American dentist and writer

John Thomas Codman (30 October 1826 – 14 December 1907) was an American dentist and writer. He was educated at Brook Farm and was the first to receive the degree of Doctor of Dental Medicine.

==Career==

Codman was born in Beacon Hill, Boston. A the age of seventeen he went to Brook Farm where he spent three years. At the farm he came into contact with George Ripley, George William Curtis, Nathaniel Hawthorne, Charles Anderson Dana and Ralph Waldo Emerson. After the farm dissolved he started his professional career as a dentist in Boston. He was associated with Albert T. Emery at Temple Place in Boston in the early 1850s and in 1863 worked for Nathan Cooley Keep a dental pioneer of New England. In 1869 he entered Harvard Dental School where he graduated with the degree of Doctor of Dental Medicine (DMD). He was the first to receive the degree of DMD, the title had been invented by Oliver Wendell Holmes.

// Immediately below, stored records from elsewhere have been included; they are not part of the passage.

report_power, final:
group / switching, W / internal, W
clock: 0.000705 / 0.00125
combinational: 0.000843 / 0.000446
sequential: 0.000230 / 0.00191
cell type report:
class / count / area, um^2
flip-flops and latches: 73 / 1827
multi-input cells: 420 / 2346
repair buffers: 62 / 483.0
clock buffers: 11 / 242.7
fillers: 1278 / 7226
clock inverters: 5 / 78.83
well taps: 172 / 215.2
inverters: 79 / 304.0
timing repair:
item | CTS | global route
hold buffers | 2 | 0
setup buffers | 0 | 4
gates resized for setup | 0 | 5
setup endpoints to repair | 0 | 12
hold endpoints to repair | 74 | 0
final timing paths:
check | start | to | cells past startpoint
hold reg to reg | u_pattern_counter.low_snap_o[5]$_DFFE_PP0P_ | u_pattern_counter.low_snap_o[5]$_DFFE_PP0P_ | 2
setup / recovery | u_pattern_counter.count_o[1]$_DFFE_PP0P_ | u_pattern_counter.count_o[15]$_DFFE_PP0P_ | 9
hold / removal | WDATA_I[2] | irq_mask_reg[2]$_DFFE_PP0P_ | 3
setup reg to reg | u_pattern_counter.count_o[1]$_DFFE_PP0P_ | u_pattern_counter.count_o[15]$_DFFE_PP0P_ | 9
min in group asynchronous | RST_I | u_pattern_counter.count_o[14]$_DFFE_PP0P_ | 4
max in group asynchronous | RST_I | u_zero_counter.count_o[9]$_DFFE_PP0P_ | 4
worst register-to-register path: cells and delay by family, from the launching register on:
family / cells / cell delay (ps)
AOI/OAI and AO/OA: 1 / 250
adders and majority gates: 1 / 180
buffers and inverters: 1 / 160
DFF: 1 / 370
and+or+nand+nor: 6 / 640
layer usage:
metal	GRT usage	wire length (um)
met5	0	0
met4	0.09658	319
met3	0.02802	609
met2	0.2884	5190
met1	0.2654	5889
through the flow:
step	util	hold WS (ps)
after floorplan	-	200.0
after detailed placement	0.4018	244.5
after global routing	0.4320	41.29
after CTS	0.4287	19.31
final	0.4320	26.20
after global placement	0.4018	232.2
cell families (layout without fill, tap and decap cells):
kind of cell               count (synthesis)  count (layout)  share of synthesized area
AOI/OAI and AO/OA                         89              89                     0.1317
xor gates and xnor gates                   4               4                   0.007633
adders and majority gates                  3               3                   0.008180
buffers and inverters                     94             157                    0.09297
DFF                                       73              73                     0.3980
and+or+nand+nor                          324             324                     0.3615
File: src/design/bmiu_defines.svh
// constants for the bit manipulation instruction unit
`ifndef BMIU_DEFINES_SVH
`define BMIU_DEFINES_SVH
`define BMIU_WORD_W      14
`define BMIU_ADDR_W      7
`define BMIU_BIT_W       3
`define BMIU_DATA_W      8
`define BMIU_CLASS_HI    13
`define BMIU_CLASS_LO    12
`define BMIU_CLASS_BIT   2'h1
`define BMIU_OP_HI       11
`define BMIU_OP_LO       10
`define BMIU_OP_CLEAR    2'h0
`define BMIU_OP_SET      2'h1
`define BMIU_OP_TEST     2'h2
`define BMIU_IDX_HI      9
`define BMIU_IDX_LO      7
`define BMIU_ADR_HI      6
`define BMIU_ADR_LO      0
`define BMIU_ADDR_MAX    7'h7f
`define BMIU_BIT_MAX     3'h7
`endif

File: src/design/bmiu_pkg.sv
// types for the bit manipulation instruction unit
`default_nettype none
package bmiu_pkg;
  typedef enum logic [1:0] {
    bmiu_none_e,
    bmiu_clear_e,
    bmiu_set_e,
    bmiu_test_e
  } bmiu_op_t;

  typedef struct packed {
    bmiu_op_t   op;
    logic [2:0] bit_idx;
    logic [6:0] addr;
  } bmiu_dec_t;

  // register file access bundle
  typedef struct packed {
    logic       rd_en;
    logic       wr_en;
    logic [6:0] addr;
    logic [7:0] wdata;
  } bmiu_rf_t;
endpackage : bmiu_pkg
`default_nettype wire

File: src/design/bmiu_core.sv
// phase sequenced executor for bit clear, bit set and bit test skip
`default_nettype none
`include "bmiu_defines.svh"
// Contract
// - Words with top bits 01 00 decode as bit clear with index and address.
// - Words with top bits 01 01 decode as bit set with index and address.
// - Words with top bits 01 10 decode as bit test skip if clear.
// - The address spans 0 to 127 and the bit index 0 to 7.
// - Bit clear zeroes the chosen bit and keeps the other seven.
// - Bit set forces the chosen bit to one and keeps the rest.
// - A tested bit of zero turns the next instruction into a no-op.
// - Set and clear run decode, read, modify, write over four phases.
// - Test never writes, and the skipped cycle does nothing at all.
module bmiu_core (
  input  wire logic               sys_clk,
  input  wire logic               nrst,
  input  wire logic               instr_valid,
  input  wire logic [13:0]        instr_word,
  input  wire logic [7:0]         rf_rdata,
  output var  bmiu_pkg::bmiu_rf_t rf_r,
  output logic                    phase_q1_r,
  output logic                    busy_r,
  output logic                    skip_r,
  output logic                    no_operation_r,
  output logic                    done_r
);
  import bmiu_pkg::*;

  typedef enum logic [2:0] {
    bmiu_idle_s,
    bmiu_q2_s,
    bmiu_q3_s,
    bmiu_q4_s,
    bmiu_n1_s,
    bmiu_n2_s,
    bmiu_n3_s,
    bmiu_n4_s
  } bmiu_state_t;

  bmiu_dec_t   dec;
  bmiu_dec_t   dec_r;
  bmiu_state_t state_r;
  logic [7:0]  data_r;
  logic [7:0]  mask;
  // decisions shared by several flops
  logic        take;      // word accepted on this edge
  logic        skip_hit;  // test found its bit clear in q4
  logic        end_q4;    // q4 that ends the instruction
  logic        wr_go;     // q4 of a set or clear
  // register file port, one flop per concern
  logic        rd_en_r;
  logic        wr_en_r;
  logic [6:0]  addr_r;
  logic [7:0]  wdata_r;

  // q1 decode happens combinationally as the word is taken
  bmiu_decode u_decode (
    .word (instr_word),
    .dec  (dec)
  );

  // one hot bit mask, one index compare per bit lane
  for (genvar i = 0; i < `BMIU_DATA_W; i++) begin : g_mask
    assign mask[i] = (dec_r.bit_idx == 3'(i));
  end

  // shared terms, so every status flop sees the same decision
  always_comb begin
    take     = (state_r == bmiu_idle_s) && instr_valid &&
               (dec.op != bmiu_none_e);
    skip_hit = (state_r == bmiu_q4_s) && (dec_r.op == bmiu_test_e) &&
               !data_r[dec_r.bit_idx];
    end_q4   = (state_r == bmiu_q4_s) && !skip_hit;
    // test reads but never writes back
    wr_go    = (state_r == bmiu_q4_s) && (dec_r.op != bmiu_test_e);
  end

  // phase sequencer, unknown words are ignored
  always_ff @(posedge sys_clk or negedge nrst) begin
    if (!nrst) begin
      state_r <= bmiu_idle_s;
    end else begin
      case (state_r)
        bmiu_idle_s:
          if (instr_valid && dec.op != bmiu_none_e) state_r <= bmiu_q2_s;
        bmiu_q2_s: state_r <= bmiu_q3_s;
        bmiu_q3_s: state_r <= bmiu_q4_s;
        bmiu_q4_s: begin
          // skip appends a full empty cycle
          if (dec_r.op == bmiu_test_e && !data_r[dec_r.bit_idx]) begin
            state_r <= bmiu_n1_s;
          end else begin
            state_r <= bmiu_idle_s;
          end
        end
        bmiu_n1_s: state_r <= bmiu_n2_s;
        bmiu_n2_s: state_r <= bmiu_n3_s;
        bmiu_n3_s: state_r <= bmiu_n4_s;
        bmiu_n4_s: state_r <= bmiu_idle_s;
        default:   state_r <= bmiu_idle_s;
      endcase
    end
  end

  // latch decoded instruction at q1
  always_ff @(posedge sys_clk or negedge nrst) begin
    if (!nrst) begin
      dec_r <= '0;
    end else if (state_r == bmiu_idle_s && instr_valid) begin
      dec_r <= dec;
    end
  end

  // read strobe: one pulse just after the take edge, the q2 read
  always_ff @(posedge sys_clk or negedge nrst) begin
    if (!nrst) begin
      rd_en_r <= 1'b0;
    end else begin
      rd_en_r <= take;
    end
  end

  // address holds until the next take so a slow reader still sees it
  always_ff @(posedge sys_clk or negedge nrst) begin
    if (!nrst) begin
      addr_r <= 7'h00;
    end else if (take) begin
      addr_r <= dec.addr;
    end
  end

  // write strobe only in the cycle after q4, so write and done share one cycle
  always_ff @(posedge sys_clk or negedge nrst) begin
    if (!nrst) begin
      wr_en_r <= 1'b0;
    end else begin
      wr_en_r <= wr_go;
    end
  end

  // the whole modified byte goes back, never a lone bit
  always_ff @(posedge sys_clk or negedge nrst) begin
    if (!nrst) begin
      wdata_r <= 8'h00;
    end else if (wr_go) begin
      wdata_r <= data_r;
    end
  end

  // register file port is a plain bundle of the four flops above
  always_comb begin
    rf_r.rd_en = rd_en_r;
    rf_r.wr_en = wr_en_r;
    rf_r.addr  = addr_r;
    rf_r.wdata = wdata_r;
  end

  // q2 captures read data, q3 modifies it; test leaves it alone
  always_ff @(posedge sys_clk or negedge nrst) begin
    if (!nrst) begin
      data_r <= 8'h00;
    end else if (state_r == bmiu_q2_s) begin
      data_r <= rf_rdata;
    end else if (state_r == bmiu_q3_s) begin
      case (dec_r.op)
        bmiu_clear_e: data_r <= data_r & ~mask;
        bmiu_set_e:   data_r <= data_r | mask;
        default:      data_r <= data_r;
      endcase
    end
  end

  // ready in q1 only; a skip keeps it low through the empty cycle
  always_ff @(posedge sys_clk or negedge nrst) begin
    if (!nrst) begin
      phase_q1_r <= 1'b1;
    end else begin
      phase_q1_r <= end_q4 || (state_r == bmiu_n4_s) ||
                    (state_r == bmiu_idle_s && !take);
    end
  end

  // busy is the inverse of the ready level so the sequencer may use either
  always_ff @(posedge sys_clk or negedge nrst) begin
    if (!nrst) begin
      busy_r <= 1'b0;
    end else begin
      busy_r <= !(end_q4 || (state_r == bmiu_n4_s) ||
                  (state_r == bmiu_idle_s && !take));
    end
  end

  // skip pulse tells the sequencer to discard the fetched word
  always_ff @(posedge sys_clk or negedge nrst) begin
    if (!nrst) begin
      skip_r <= 1'b0;
    end else begin
      skip_r <= skip_hit;
    end
  end

  // all four phases of the discarded cycle do nothing
  always_ff @(posedge sys_clk or negedge nrst) begin
    if (!nrst) begin
      no_operation_r <= 1'b0;
    end else begin
      no_operation_r <= skip_hit ||
                        (state_r inside {bmiu_n1_s, bmiu_n2_s, bmiu_n3_s});
    end
  end

  // end pulse after q4, or after the empty cycle of a skip
  always_ff @(posedge sys_clk or negedge nrst) begin
    if (!nrst) begin
      done_r <= 1'b0;
    end else begin
      done_r <= end_q4 || (state_r == bmiu_n4_s);
    end
  end
endmodule : bmiu_core
`default_nettype wire

File: src/design/bmiu_decode.sv
// opcode decoder for the three bit instructions
`default_nettype none
`include "bmiu_defines.svh"
module bmiu_decode (
  input  wire logic [13:0]        word,
  output var  bmiu_pkg::bmiu_dec_t dec
);
  import bmiu_pkg::*;

  // field split and opcode match
  always_comb begin
    dec.bit_idx = word[`BMIU_IDX_HI:`BMIU_IDX_LO];
    dec.addr    = word[`BMIU_ADR_HI:`BMIU_ADR_LO];
    dec.op      = bmiu_none_e;
    if (word[`BMIU_CLASS_HI:`BMIU_CLASS_LO] == `BMIU_CLASS_BIT) begin
      case (word[`BMIU_OP_HI:`BMIU_OP_LO])
        `BMIU_OP_CLEAR: dec.op = bmiu_clear_e;
        `BMIU_OP_SET:   dec.op = bmiu_set_e;
        `BMIU_OP_TEST:  dec.op = bmiu_test_e;
        default:        dec.op = bmiu_none_e;
      endcase
    end
  end
endmodule : bmiu_decode
`default_nettype wire
--- src/include/spmc_map.vh ---
// Contract
// Slave buffer write while shifting sets collision
// Byte into full buffer sets overflow; the code sets it only for a slave that is not transmitting
// Master operation never sets overflow
// SPI enable hands SCK SDO SDI SS
// I2C enable hands SDA and SCL
// Software sets pin directions; I2C pins inputs
// SPI polarity selects clock idle level
// I2C slave polarity clear stretches SCL
// I2C master ignores polarity bit
// Codes 0000-0010 SPI master Fosc/4,16,64
// Code 0011 SPI master timer/2
// Code 1010 SPI master Fosc/(4(d+1))
// Divider zero not used in SPI
// Codes 0100/0101 SPI slave, select on/off
// Codes 0110/0111 I2C slave 7/10-bit
// Codes 1110/1111 add start/stop interrupts
// Code 1000 I2C master Fosc/(4(d+1))
// Divider 0,1,2 not used in I2C
// Code 1011 firmware I2C master, slave idle
// Codes 1001,1100,1101 reserved for software
// Reserved code acts as disabled port
`ifndef SPMC_MAP_VH
`define SPMC_MAP_VH
// Register indices on the local port
`define SPMC_REG_CTRL 3'h0
`define SPMC_REG_BUF 3'h1
`define SPMC_REG_DIV 3'h2
`define SPMC_REG_STAT 3'h3
// Control register fields
`define SPMC_BIT_WRITE_COLLISION_FLAG 7
`define SPMC_BIT_OVF 6
`define SPMC_BIT_EN 5
`define SPMC_BIT_CKP 4
`define SPMC_MODE_HI 3
`define SPMC_MODE_LO 0
`define SPMC_CTRL_RST 8'h00
`define SPMC_DIV_RST 8'h00
// Status register fields
`define SPMC_BIT_VALID 0
`define SPMC_BIT_BUSY 1
`define SPMC_BIT_FULL 2
`define SPMC_BIT_SEL 3
`define SPMC_BIT_SCL 4
// Mode codes
`define SPMC_M_SPI_F4 4'h0
`define SPMC_M_SPI_F16 4'h1
`define SPMC_M_SPI_F64 4'h2
`define SPMC_M_SPI_TMR 4'h3
`define SPMC_M_SPIS_SS 4'h4
`define SPMC_M_SPIS 4'h5
`define SPMC_M_I2CS7 4'h6
`define SPMC_M_I2CS10 4'h7
`define SPMC_M_I2CM 4'h8
`define SPMC_M_RSV9 4'h9
`define SPMC_M_SPI_DIV 4'hA
`define SPMC_M_I2C_FW 4'hB
`define SPMC_M_RSVC 4'hC
`define SPMC_M_RSVD 4'hD
`define SPMC_M_I2CS7_SP 4'hE
`define SPMC_M_I2CS10_SP 4'hF
// Half-period reload counts, minus one, in system clocks; SPMC_HALF_TMR counts timer pulses
`define SPMC_HALF_F4 9'h001
`define SPMC_HALF_F16 9'h007
`define SPMC_HALF_F64 9'h01F
`define SPMC_HALF_TMR 9'h000
`endif

--- src/hdl/spmc_port_ctrl.v ---
// Design decisions made here: the strobed register port and the register addresses.
`timescale 1ns/1ns
`include "spmc_map.vh"
// Mode control, status flags, pin takeover and clock generation of a serial port
module spmc_port_ctrl (
   input wire sys_clk, // System clock, 20 MHz
   input wire rst_n, // Synchronous reset, active low
   input wire ce, // Clock enable, freezes all state when low
   input wire [2:0] bus_addr, // Register index
   input wire [7:0] bus_wdata, // Write data
   input wire bus_wr, // Write strobe
   input wire bus_rd, // Read strobe
   output reg [7:0] bus_rdata, // Read data, valid the cycle after the strobe
   input wire xfer_busy, // Shifter is moving a word
   input wire rx_done, // Shifter pulse: a byte has arrived
   input wire [7:0] rx_data, // Byte from the shifter
   input wire slave_tx, // Port is transmitting as SPI or I2C slave
   input wire tmr_tick, // Periodic timer output pulse
   input wire sck_in, // SCK pin level
   input wire ss_n_in, // Slave select pin, active low
   input wire scl_in, // SCL pin level
   output reg xfer_start, // Pulse: start a master transfer
   output reg [7:0] tx_data, // Word for the shifter
   output reg spi_pins_own, // Port owns SCK, SDO, SDI, SS
   output reg ss_pin_own, // Port owns the SS pin
   output reg i2c_pins_own, // Port owns SDA and SCL
   output reg sck_out, // SCK drive level in master modes
   output reg sck_oe, // SCK output enable
   output reg sck_slave, // Synchronised SCK for slave shifting
   output reg slave_sel, // SPI slave is selected
   output reg scl_out, // SCL drive level, open drain
   output reg scl_oe, // SCL output enable, high holds SCL low
   output reg i2c_slave_on, // I2C slave function active
   output reg i2c_master_on, // I2C master function active
   output reg i2c_fw_master, // Firmware driven I2C master
   output reg addr_ten_bit, // I2C slave uses 10-bit address
   output reg start_stop_irq_en, // Start and stop interrupts enabled
   output reg brg_tick // I2C master bit clock quarter tick
);
   // Software state
   reg write_collision_flag;
   reg receive_overflow_flag;
   reg serial_port_enable;
   reg clock_polarity_release;
   reg [3:0] port_mode_select;
   reg [7:0] baud_divider_value;
   reg [7:0] transfer_buffer;
   reg buf_full;
   // Pin synchronisers
   reg sck_s1, sck_s2;
   reg ss_s1, ss_s2;
   reg scl_s1, scl_s2;
   // Decoded mode
   reg mode_valid;
   reg m_spi_master;
   reg m_spi_slave;
   reg m_i2c_slave;
   reg m_i2c_master;
   reg m_i2c_fw;
   reg [8:0] half_reload;
   wire port_on;
   wire is_master;
   wire is_slave;
   wire div_run;
   wire div_step;
   wire div_tick;
   wire wr_ctrl;
   wire wr_buf;
   wire wr_div;
   wire rd_buf;
   wire [7:0] ctrl_rd;
   wire [7:0] stat_rd;
   // Reset image of the control word
   localparam [7:0] ctrl_rst = `SPMC_CTRL_RST;

   // Mode decoder with the divider reload for each clock source
   always @* begin
      mode_valid = 1'b1;
      m_spi_master = 1'b0;
      m_spi_slave = 1'b0;
      m_i2c_slave = 1'b0;
      m_i2c_master = 1'b0;
      m_i2c_fw = 1'b0;
      half_reload = `SPMC_HALF_F4;
      case (port_mode_select)
         `SPMC_M_SPI_F4: begin
            m_spi_master = 1'b1;
         end
         `SPMC_M_SPI_F16: begin
            m_spi_master = 1'b1;
            half_reload = `SPMC_HALF_F16;
         end
         `SPMC_M_SPI_F64: begin
            m_spi_master = 1'b1;
            half_reload = `SPMC_HALF_F64;
         end
         `SPMC_M_SPI_TMR: begin
            m_spi_master = 1'b1;
            half_reload = `SPMC_HALF_TMR;
         end
         `SPMC_M_SPI_DIV: begin
            m_spi_master = 1'b1;
            half_reload = {baud_divider_value, 1'b1};
         end
         `SPMC_M_SPIS_SS, `SPMC_M_SPIS: begin
            m_spi_slave = 1'b1;
         end
         `SPMC_M_I2CS7, `SPMC_M_I2CS10, `SPMC_M_I2CS7_SP, `SPMC_M_I2CS10_SP: begin
            m_i2c_slave = 1'b1;
         end
         `SPMC_M_I2CM: begin
            m_i2c_master = 1'b1;
            half_reload = {1'b0, baud_divider_value};
         end
         `SPMC_M_I2C_FW: begin
            m_i2c_fw = 1'b1;
         end
         default: begin
            mode_valid = 1'b0;
         end
      endcase
   end

   // Reserved codes leave the port off
   assign port_on = serial_port_enable & mode_valid;
   assign is_master = m_spi_master | m_i2c_master | m_i2c_fw;
   assign is_slave = m_spi_slave | m_i2c_slave;

   // Timer mode counts timer pulses, other modes count system clocks
   assign div_run = port_on & ((m_spi_master & xfer_busy) | m_i2c_master);
   assign div_step = (port_mode_select == `SPMC_M_SPI_TMR) ? tmr_tick : 1'b1;

   spmc_clk_div u_div (
      .sys_clk(sys_clk),
      .rst_n(rst_n),
      .ce(ce),
      .run(div_run),
      .step(div_step),
      .reload(half_reload),
      .tick(div_tick)
   );

   // Bus decode
   assign wr_ctrl = bus_wr & (bus_addr == `SPMC_REG_CTRL);
   assign wr_buf = bus_wr & (bus_addr == `SPMC_REG_BUF);
   assign wr_div = bus_wr & (bus_addr == `SPMC_REG_DIV);
   assign rd_buf = bus_rd & (bus_addr == `SPMC_REG_BUF);
   // Control word as software reads it
   assign ctrl_rd = {write_collision_flag, receive_overflow_flag, serial_port_enable,
                     clock_polarity_release, port_mode_select};
   // Status word; the top bits read zero
   assign stat_rd = {3'h0, // Unused
                     scl_s2, // SCL level after the synchroniser
                     slave_sel, // SPI slave selected
                     buf_full, // Received byte not yet read
                     xfer_busy, // Shifter moving a word
                     mode_valid}; // Mode code not reserved

   // Pin synchronisers
   always @(posedge sys_clk) begin
      if (!rst_n) begin
         sck_s1 <= 1'b0;
         sck_s2 <= 1'b0;
         ss_s1 <= 1'b1;
         ss_s2 <= 1'b1;
         scl_s1 <= 1'b1;
         scl_s2 <= 1'b1;
      end else if (ce) begin
         sck_s1 <= sck_in;
         sck_s2 <= sck_s1;
         ss_s1 <= ss_n_in;
         ss_s2 <= ss_s1;
         scl_s1 <= scl_in;
         scl_s2 <= scl_s1;
      end
   end

   // Control register, divider and read port
   always @(posedge sys_clk) begin
      if (!rst_n) begin
         serial_port_enable <= ctrl_rst[`SPMC_BIT_EN];
         clock_polarity_release <= ctrl_rst[`SPMC_BIT_CKP];
         port_mode_select <= ctrl_rst[`SPMC_MODE_HI:`SPMC_MODE_LO];
         baud_divider_value <= `SPMC_DIV_RST;
         bus_rdata <= 8'h00;
      end else if (ce) begin
         if (wr_ctrl) begin
            serial_port_enable <= bus_wdata[`SPMC_BIT_EN];
            clock_polarity_release <= bus_wdata[`SPMC_BIT_CKP];
            port_mode_select <= bus_wdata[`SPMC_MODE_HI:`SPMC_MODE_LO];
         end
         if (wr_div) begin
            baud_divider_value <= bus_wdata; // Zero values are a software fault
         end
         // Read data stand for one cycle, zero otherwise
         bus_rdata <= 8'h00;
         if (bus_rd) begin
            case (bus_addr)
               `SPMC_REG_CTRL: bus_rdata <= ctrl_rd;
               `SPMC_REG_BUF: bus_rdata <= transfer_buffer;
               `SPMC_REG_DIV: bus_rdata <= baud_divider_value;
               `SPMC_REG_STAT: bus_rdata <= stat_rd;
               default: bus_rdata <= 8'h00;
            endcase
         end
      end
   end

   // Flags and the transfer buffer; hardware set wins over a software clear
   always @(posedge sys_clk) begin
      if (!rst_n) begin
         write_collision_flag <= ctrl_rst[`SPMC_BIT_WRITE_COLLISION_FLAG];
         receive_overflow_flag <= ctrl_rst[`SPMC_BIT_OVF];
         transfer_buffer <= 8'h00;
         buf_full <= 1'b0;
         tx_data <= 8'h00;
         xfer_start <= 1'b0;
      end else if (ce) begin
         // Start pulse lasts one cycle
         xfer_start <= 1'b0;
         // Software clears a flag by writing zero to its bit
         if (wr_ctrl & ~bus_wdata[`SPMC_BIT_WRITE_COLLISION_FLAG]) begin
            write_collision_flag <= 1'b0;
         end
         if (wr_ctrl & ~bus_wdata[`SPMC_BIT_OVF]) begin
            receive_overflow_flag <= 1'b0;
         end
         if (rd_buf) begin
            buf_full <= 1'b0;
         end
         // Hardware sets come after the clears so they win a shared cycle
         if (wr_buf & port_on) begin
            if (is_slave & xfer_busy) begin
               write_collision_flag <= 1'b1;
            end else if (~xfer_busy) begin
               tx_data <= bus_wdata;
               xfer_start <= is_master;
            end
         end
         // A full buffer keeps its old byte; only a receiving slave flags the loss
         if (rx_done & port_on) begin
            if (buf_full & ~rd_buf) begin
               if (is_slave & ~slave_tx) begin
                  receive_overflow_flag <= 1'b1;
               end
            end else begin
               transfer_buffer <= rx_data;
               buf_full <= 1'b1;
            end
         end
      end
   end

   // Pin ownership and mode outputs
   always @(posedge sys_clk) begin
      if (!rst_n) begin
         spi_pins_own <= 1'b0;
         ss_pin_own <= 1'b0;
         i2c_pins_own <= 1'b0;
         i2c_slave_on <= 1'b0;
         i2c_master_on <= 1'b0;
         i2c_fw_master <= 1'b0;
         addr_ten_bit <= 1'b0;
         start_stop_irq_en <= 1'b0;
         slave_sel <= 1'b0;
         sck_slave <= 1'b0;
      end else if (ce) begin
         spi_pins_own <= port_on & (m_spi_master | m_spi_slave);
         ss_pin_own <= port_on & (port_mode_select == `SPMC_M_SPIS_SS);
         i2c_pins_own <= port_on & (m_i2c_slave | m_i2c_master | m_i2c_fw);
         i2c_slave_on <= port_on & m_i2c_slave;
         i2c_master_on <= port_on & (m_i2c_master | m_i2c_fw);
         i2c_fw_master <= port_on & m_i2c_fw;
         // Slave configuration outputs stay low while the port is off
         addr_ten_bit <= port_on & m_i2c_slave & port_mode_select[0];
         start_stop_irq_en <= port_on & m_i2c_slave & port_mode_select[3];
         slave_sel <= port_on & m_spi_slave & (port_mode_select[0] | ~ss_s2);
         sck_slave <= sck_s2;
      end
   end

   // Serial clocks: SPI master idle level and toggling, I2C slave stretching
   always @(posedge sys_clk) begin
      if (!rst_n) begin
         sck_out <= 1'b0;
         sck_oe <= 1'b0;
         scl_out <= 1'b0;
         scl_oe <= 1'b0;
         brg_tick <= 1'b0;
      end else if (ce) begin
         sck_oe <= port_on & m_spi_master;
         // SPI master clock idles at the polarity level and toggles on divider ticks
         if (~(port_on & m_spi_master & xfer_busy)) begin
            sck_out <= clock_polarity_release;
         end else if (div_tick) begin
            sck_out <= ~sck_out;
         end
         scl_out <= 1'b0;
         // On SCL, polarity only matters to the slave; masters leave SCL to their sequencer
         scl_oe <= port_on & m_i2c_slave & ~clock_polarity_release;
         brg_tick <= port_on & m_i2c_master & div_tick;
      end
   end
endmodule // spmc_port_ctrl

He became Dean of Harvard Dental School. In 1879, he was appointed an instructor in operative dentistry at Harvard University, a position he held until 1881.

He authored articles for the Boston Daily Globe and the Massachusetts Dental Society. He became a member of the Massachusetts Dental Society in 1864 and continued membership until 1895 when he was made Honorary. He was Secretary from 1867 to 1868, Treasurer 1866 to 1887 and was selected as President in 1875. He was a member of the American Academy of Dental Science from 1870 to 1893.

In 1894, he authored his best known work Brook Farm: Historic and Personal Memoirs. Codman was an opponent of vivisection. He was president of the New England Anti-Vivisection Society from 1901 to 1904.

==Personal life==

Codman identified as a transcendentalist. Codman is alleged to have become a vegetarian at Brook Farm and to have followed the diet for over forty years. However he admitted in 1900 that he occasionally ate meat.

Codman married Kezzie Hinckley Clark on 13 December 1859. His sons were Benjamin H. Codman, Charles T. Codman and John C. Codman. Benjamin H. Codman succeeded his dental practice.

He died in Revere, Massachusetts on 14 December 1907. His funeral was held at Cedar Grove cemetery in Dorchester.